Tables explained

The DB consists of three different tables: states, screenshots, websites.

Table States

Each phishig website has been assigned a state when manually verifying it. This state is used to categorized websites that have not been a phish anymore when the bot has visited them. The states table contains explanations to the states used in the websites table. The most important state is "3" all websites with this state are real phishing websites that have been assigned a parent website.

Table Screenshots

The screeshots table contains information about all the screenshot-image files made. All those files are in the subfolder "screenshots" that is part of the distribution of this database.

FieldDescription
id:A unique id for each screenshot
website: the website this screenshot belongs to
type: the type of the screenshot taken (1=FULL all content of the website; 2=CONTENT croppped to the visible portion of the website; 3=WINDOW showing the whole browser window as it was rendered)
name: the name of the file as it is stored in the screenshot folder
width: image width in pixels
height: image height in pixels
md5: an md5 hash of the file contents. This may allow to compare files that have exactly the same content

Table Websites

The websites table contains all the information that was collected for the websites. Not all the fields may be applicable for all websites

FieldDescription
id:a unique id for the website
alexarank:for websites paresed from the top 1000 of alexa.com this is the rank of the websites, otherwise null
isPhish:is this webpage url from a phishinglist (1) or non-fraudulent (0)
parent:what is the parent website for this website (for phishes this contains the verified original website) otherwise null
parentCount:A counter how many parents have been found for this website (this is redundant as it could be calculated counting all websites that have their parent field set to the id of the website)
url:the url that was originally provided for the scan
urlHash:an md5 hash of this url for quicker finding of identical urls
urlBasedomain:the basedomain of this url (this usually means the top-level domain plus the domain part in front of it e.g. "google.com" for some special domain names this may include some more e.g. "google.co.uk")
finalUrl:the url that was finally parsed after following all redirect requests
finalUrlBasedomain:same as urlBaseDomain for finalUrl
name:a name identifiert that is sometimes assigned to websites (otherwise null)
quality:reserverd for future use (always null)
scanned:A UNIX-Timestamp when this url was visited
rescan:used internally for rescanning already scanned website (always 0)
statusCode:the statusCode that was returned for this website.

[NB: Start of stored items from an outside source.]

==> src/pkg/i2cst_pkg.sv <==
// Shared constants and types of the two-wire slave-transmitter block.
package i2cst_pkg;

  // Status codes posted in the upper five bits of the status register.
  localparam logic [7:0] ST_OWN_READ   = 8'ha8;
  localparam logic [7:0] ST_ARB_READ   = 8'hb0;
  localparam logic [7:0] ST_DATA_ACK   = 8'hb8;
  localparam logic [7:0] ST_DATA_NACK  = 8'hc0;
  localparam logic [7:0] ST_LAST_ACK   = 8'hc8;
  localparam logic [7:0] ST_NO_INFO    = 8'hf8;
  localparam logic [7:0] ST_BUS_ERR    = 8'h00;
  localparam logic [7:0] ST_START_SENT = 8'h08;

  // Register offsets on the plain register port.
  localparam int         ADDR_W   = 2;
  localparam logic [1:0] OFS_CTRL = 2'h0;
  localparam logic [1:0] OFS_STAT = 2'h1;
  localparam logic [1:0] OFS_DATA = 2'h2;
  localparam logic [1:0] OFS_OWN  = 2'h3;

  // Control register bit positions.
  localparam int CTL_FLAG = 7;
  localparam int CTL_ACK  = 6;
  localparam int CTL_STA  = 5;
  localparam int CTL_STO  = 4;
  localparam int CTL_EN   = 2;

  // Status register layout: code in bits 7..3, prescaler in bits 1..0.
  localparam int PRESC_W = 2;

  // Reset values.
  localparam logic [7:0] DATA_RST = 8'hff;
  localparam logic [7:0] OWN_RST  = 8'h00;

  localparam logic [3:0] BYTE_BITS = 4'h8;
  localparam logic [6:0] GC_ADDR   = 7'h00;
  localparam logic       RW_READ   = 1'b1;

  // Bus timing for a START issued by this block.
  localparam int CLK_MHZ       = 200;
  localparam int BUS_FREE_NS   = 4700;
  localparam int START_HOLD_NS = 4000;

  function automatic int cyc_up(input int ns);
    int c;
    c = (ns * CLK_MHZ + 999) / 1000;
    return (c < 1) ? 1 : c;
  endfunction

  localparam int BUS_FREE_CYC   = cyc_up(BUS_FREE_NS);
  localparam int START_HOLD_CYC = cyc_up(START_HOLD_NS);

  typedef enum logic [8:0] {
    E_IDLE = 9'h001,
    E_ADDR = 9'h002,
    E_AACK = 9'h004,
    E_TX   = 9'h008,
    E_TACK = 9'h010,
    E_WAIT = 9'h020,
    E_IGN  = 9'h040,
    E_BERR = 9'h080,
    E_MST  = 9'h100
  } i2cst_eng_t;

  typedef enum logic [4:0] {
    G_IDLE = 5'h01,
    G_WAIT = 5'h02,
    G_HOLD = 5'h04,
    G_OWN  = 5'h08,
    G_STOP = 5'h10
  } i2cst_gen_t;

endpackage
$ cat src/shared/lp_params.svh
// Timing, field and code constants for the power-down and calibration link
`ifndef LP_PARAMS_SVH
`define LP_PARAMS_SVH

// System clock period in ns
`define LP_CLK_NS 16'h000a
// Link clock half period in system clocks
`define LP_CK_HALF 16'h0008
// Latencies in link cycles; burst length in data beats, two per link cycle
`define LP_RD_LAT 16'h0003
`define LP_WR_LAT 16'h0001
`define LP_BURST 16'h0004
// Analog times in ns
`define LP_WREC_NS 16'h000f
`define LP_STRB_NS 16'h0006
`define LP_HOLD_NS 16'h0001
// Times given in link cycles
`define LP_MRW_CYC 16'h0005
`define LP_PULSE_CYC 16'h0003
`define LP_EXIT_CYC 16'h0002
`define LP_ZQS_CYC 16'h0024
`define LP_ZQL_CYC 16'h00b4
`define LP_ZQR_CYC 16'h0019
// Longest stay in power-down, link cycles
`define LP_PD_MAX_CYC 16'h03e8
// Mode register addresses and calibration opcodes
`define LP_MA_ZQ 6'h0a
`define LP_MA_RESET 6'h3f
`define LP_ZQ_OP_SHORT 8'h56
`define LP_ZQ_OP_LONG 8'hab
`define LP_ZQ_OP_RESET 8'hc3
// Command-address field positions
`define LP_CA_CODE 3:0
`define LP_CA_LOW3 2:0
`define LP_CA_AP 4
`define LP_CA_BANK 7:5
`define LP_CA_MA 9:4
// Low three code bits for no-operation and deep power-down
`define LP_LOW3_NOP 3'h7
`define LP_LOW3_DPD 3'h3

`endif

$ cat src/shared/lp_pkg.sv
// Types shared by both ends of the low-power memory link
package lp_pkg;

	// Command codes on the low command-address bits
	typedef enum logic [3:0] {
		LP_CA_MRW = 4'h0,
		LP_CA_WR = 4'h1,
		LP_CA_ACT = 4'h2,
		LP_CA_DPD = 4'h3,
		LP_CA_REFPB = 4'h4,
		LP_CA_RD = 4'h5,
		LP_CA_NOP = 4'h7,
		LP_CA_MRR = 4'h8,
		LP_CA_PRE = 4'hb,
		LP_CA_REFAB = 4'hc
	} lp_ca_e;

	// Requests from the controller user
	typedef enum logic [3:0] {
		REQ_RD = 4'h0,
		REQ_WR = 4'h1,
		REQ_WRA = 4'h2,
		REQ_ACT = 4'h3,
		REQ_PRE = 4'h4,
		REQ_PREA = 4'h5,
		REQ_REF = 4'h6,
		REQ_MRR = 4'h7,
		REQ_MRW = 4'h8,
		REQ_ZQS = 4'h9,
		REQ_ZQL = 4'ha,
		REQ_ZQR = 4'hb,
		REQ_PDE = 4'hc,
		REQ_PDX = 4'hd,
		REQ_DPDE = 4'he,
		REQ_DPDX = 4'hf
	} lp_req_e;

	// Controller states
	typedef enum logic [2:0] {
		C_RUN = 3'h0,
		C_PD = 3'h1,
		C_PDX = 3'h2,
		C_ZQ = 3'h3,
		C_DPD = 3'h4
	} lp_cst_e;

	// Memory states
	typedef enum logic [1:0] {
		D_IDLE = 2'h0,
		D_PD = 2'h1,
		D_DPD = 2'h2
	} lp_dst_e;

endpackage

$ cat src/shared/lp_link_if.sv
// Link between controller and memory: clock, clock enable, select, command-address
`timescale 1ns/1ps
interface lp_link_if;
	logic ck;
	logic cke;
	logic cs_n;
	logic [9:0] ca;
	logic [7:0] op;
	modport ctrl (output ck, output cke, output cs_n, output ca, output op);
	modport mem (input ck, input cke, input cs_n, input ca, input op);
endinterface
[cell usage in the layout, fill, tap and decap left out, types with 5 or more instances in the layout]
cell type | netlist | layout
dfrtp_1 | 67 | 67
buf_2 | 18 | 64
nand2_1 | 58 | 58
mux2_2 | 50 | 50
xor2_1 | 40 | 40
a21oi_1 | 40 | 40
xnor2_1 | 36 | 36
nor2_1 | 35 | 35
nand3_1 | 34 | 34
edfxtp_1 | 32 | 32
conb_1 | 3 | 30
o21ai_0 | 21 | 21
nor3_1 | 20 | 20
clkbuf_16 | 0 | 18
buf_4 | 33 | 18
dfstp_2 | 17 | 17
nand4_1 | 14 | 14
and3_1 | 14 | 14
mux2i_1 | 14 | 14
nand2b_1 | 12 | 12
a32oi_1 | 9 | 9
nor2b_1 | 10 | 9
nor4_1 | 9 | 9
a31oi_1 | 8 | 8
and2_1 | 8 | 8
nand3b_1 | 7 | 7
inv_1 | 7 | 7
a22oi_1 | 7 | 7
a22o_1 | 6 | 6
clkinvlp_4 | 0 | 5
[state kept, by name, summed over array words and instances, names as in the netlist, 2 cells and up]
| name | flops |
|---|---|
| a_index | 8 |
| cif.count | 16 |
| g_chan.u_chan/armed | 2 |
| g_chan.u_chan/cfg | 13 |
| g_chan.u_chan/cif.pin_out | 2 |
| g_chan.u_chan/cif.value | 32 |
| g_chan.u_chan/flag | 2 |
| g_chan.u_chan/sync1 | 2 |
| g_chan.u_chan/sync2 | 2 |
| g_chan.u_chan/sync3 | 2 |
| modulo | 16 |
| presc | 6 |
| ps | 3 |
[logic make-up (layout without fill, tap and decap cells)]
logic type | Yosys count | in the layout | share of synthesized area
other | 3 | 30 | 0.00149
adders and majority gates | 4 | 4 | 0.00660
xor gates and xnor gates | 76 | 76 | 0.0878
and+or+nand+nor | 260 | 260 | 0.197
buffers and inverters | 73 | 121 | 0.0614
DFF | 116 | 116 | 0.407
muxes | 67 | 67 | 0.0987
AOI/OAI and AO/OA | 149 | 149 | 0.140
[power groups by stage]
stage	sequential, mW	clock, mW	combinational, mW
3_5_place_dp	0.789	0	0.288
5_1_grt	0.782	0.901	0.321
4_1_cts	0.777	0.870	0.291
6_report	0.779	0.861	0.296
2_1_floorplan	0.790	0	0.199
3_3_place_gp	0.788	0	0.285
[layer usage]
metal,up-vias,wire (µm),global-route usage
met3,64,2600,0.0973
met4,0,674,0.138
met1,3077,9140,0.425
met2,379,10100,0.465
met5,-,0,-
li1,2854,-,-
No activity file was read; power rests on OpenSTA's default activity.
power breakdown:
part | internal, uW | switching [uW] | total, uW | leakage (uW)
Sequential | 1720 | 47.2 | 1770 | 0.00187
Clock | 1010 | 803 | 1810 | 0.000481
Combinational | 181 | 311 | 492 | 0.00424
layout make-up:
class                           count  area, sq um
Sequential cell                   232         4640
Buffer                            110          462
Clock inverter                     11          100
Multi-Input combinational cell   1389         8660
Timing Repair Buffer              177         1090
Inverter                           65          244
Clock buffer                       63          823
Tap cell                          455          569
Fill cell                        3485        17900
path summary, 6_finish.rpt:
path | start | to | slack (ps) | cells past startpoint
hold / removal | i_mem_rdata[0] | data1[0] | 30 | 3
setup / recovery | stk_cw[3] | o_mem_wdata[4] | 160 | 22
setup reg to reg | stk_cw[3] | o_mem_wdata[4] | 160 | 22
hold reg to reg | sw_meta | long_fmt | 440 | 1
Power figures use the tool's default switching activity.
File: src/uesc_regs.vh
`ifndef UESC_REGS_VH
`define UESC_REGS_VH
// Register indices; byte address is four times the index.
`define UESC_IDX_ERR_EN 4'h0
`define UESC_IDX_STATUS 4'h1
`define UESC_IDX_CONTROL 4'h2
`define UESC_IDX_ERR_FLAGS 4'h3
`define UESC_IDX_IRQ_CTRL 4'h4
// Control bit positions.
`define UESC_CON_J 7
`define UESC_CON_SE0 6
`define UESC_CON_HOLD 5
`define UESC_CON_BUSRST 4
`define UESC_CON_HOST 3
`define UESC_CON_RESUME 2
`define UESC_CON_PPCLR 1
`define UESC_CON_EN 0
// Interrupt control bits: bit 0 transfer done flag, bit 1 general error enable.
`define UESC_IRQ_TDONE 0
`define UESC_IRQ_GERR 1
// Reset values.
`define UESC_RST_BYTE 8'h00
// Status FIFO depth.
`define UESC_FIFO_DEPTH 4
`define UESC_FIFO_PW 2
// Frame start period: 1 ms at 200 MHz is 200000 cycles.
`define UESC_SOF_CYCLES 18'h30D40
`endif

File: src/uesc_stat_fifo.v
`timescale 1ns/100ps
`include "uesc_regs.vh"
module uesc_stat_fifo (
	// Clock and reset
	input wire core_clk,
	input wire reset_n,
	// Push side
	input wire push,
	input wire [5:0] push_data,
	// Pop side
	input wire pop,
	output wire [5:0] head_data,
	output wire not_empty,
	output wire full
);
	reg [5:0] mem_r [0:`UESC_FIFO_DEPTH-1];
	reg [`UESC_FIFO_PW-1:0] wp_r;
	reg [`UESC_FIFO_PW-1:0] rp_r;
	reg [`UESC_FIFO_PW:0] cnt_r;
	wire do_push;
	wire do_pop;
	integer i;

	assign full = (cnt_r == `UESC_FIFO_DEPTH);
	assign not_empty = (cnt_r != 0);
	assign do_pop = pop && not_empty;
	assign do_push = push && (!full || do_pop);
	assign head_data = mem_r[rp_r];

	always @(posedge core_clk or negedge reset_n) begin
		if (!reset_n) begin
			wp_r <= {`UESC_FIFO_PW{1'b0}};
			rp_r <= {`UESC_FIFO_PW{1'b0}};
			cnt_r <= {(`UESC_FIFO_PW + 1){1'b0}};
			for (i = 0; i < `UESC_FIFO_DEPTH; i = i + 1) begin
				mem_r[i] <= 6'h00;
			end
		end else begin
			if (do_push) begin
				mem_r[wp_r] <= push_data;
				wp_r <= wp_r + 1'b1;
			end
			if (do_pop) begin
				rp_r <= rp_r + 1'b1;
			end
			if (do_push && !do_pop) begin
				cnt_r <= cnt_r + 1'b1;
			end else if (do_pop && !do_push) begin
				cnt_r <= cnt_r - 1'b1;
			end
		end
	end
endmodule

File: src/uesc_sof_timer.v
`timescale 1ns/100ps
`include "uesc_regs.vh"
module uesc_sof_timer #(
	parameter [17:0] PERIOD = `UESC_SOF_CYCLES
) (
	// Clock and reset
	input wire core_clk,
	input wire reset_n,
	// Control
	input wire run,
	// Tick out
	output reg tick
);
	reg [17:0] cnt_r;

	always @(posedge core_clk or negedge reset_n) begin
		if (!reset_n) begin
			cnt_r <= 18'h00000;
			tick <= 1'b0;
		end else if (!run) begin
			cnt_r <= 18'h00000;
			tick <= 1'b0;
		end else if (cnt_r == PERIOD - 18'h00001) begin
			cnt_r <= 18'h00000;
			tick <= 1'b1;
		end else begin
			cnt_r <= cnt_r + 18'h00001;
			tick <= 1'b0;
		end
	end
endmodule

Only websites with 200 were manually checked and assigned to states
htmlContent:the HTML content of the page that was loaded under finalUrl
loadTime:The time it took querying the content and taking all screenshots
phishtank_XYZ:fields parsed from the phishtank.com list of fraudulent websites.
state:The state of the phishing website (3 ist most important here (see states table for more information))
duplicatedFrom:in some cases websites have been assigned more quickly by assigning them as duplicated to another phishing websites. This was stored here. This field does NOT denote that those websites are all duplicated that can be found for that website neither does it denote that the websites look 100percent simmilar.
created:UNIX-Timestamp when this website was created and stored in the table (usually prior to scanned)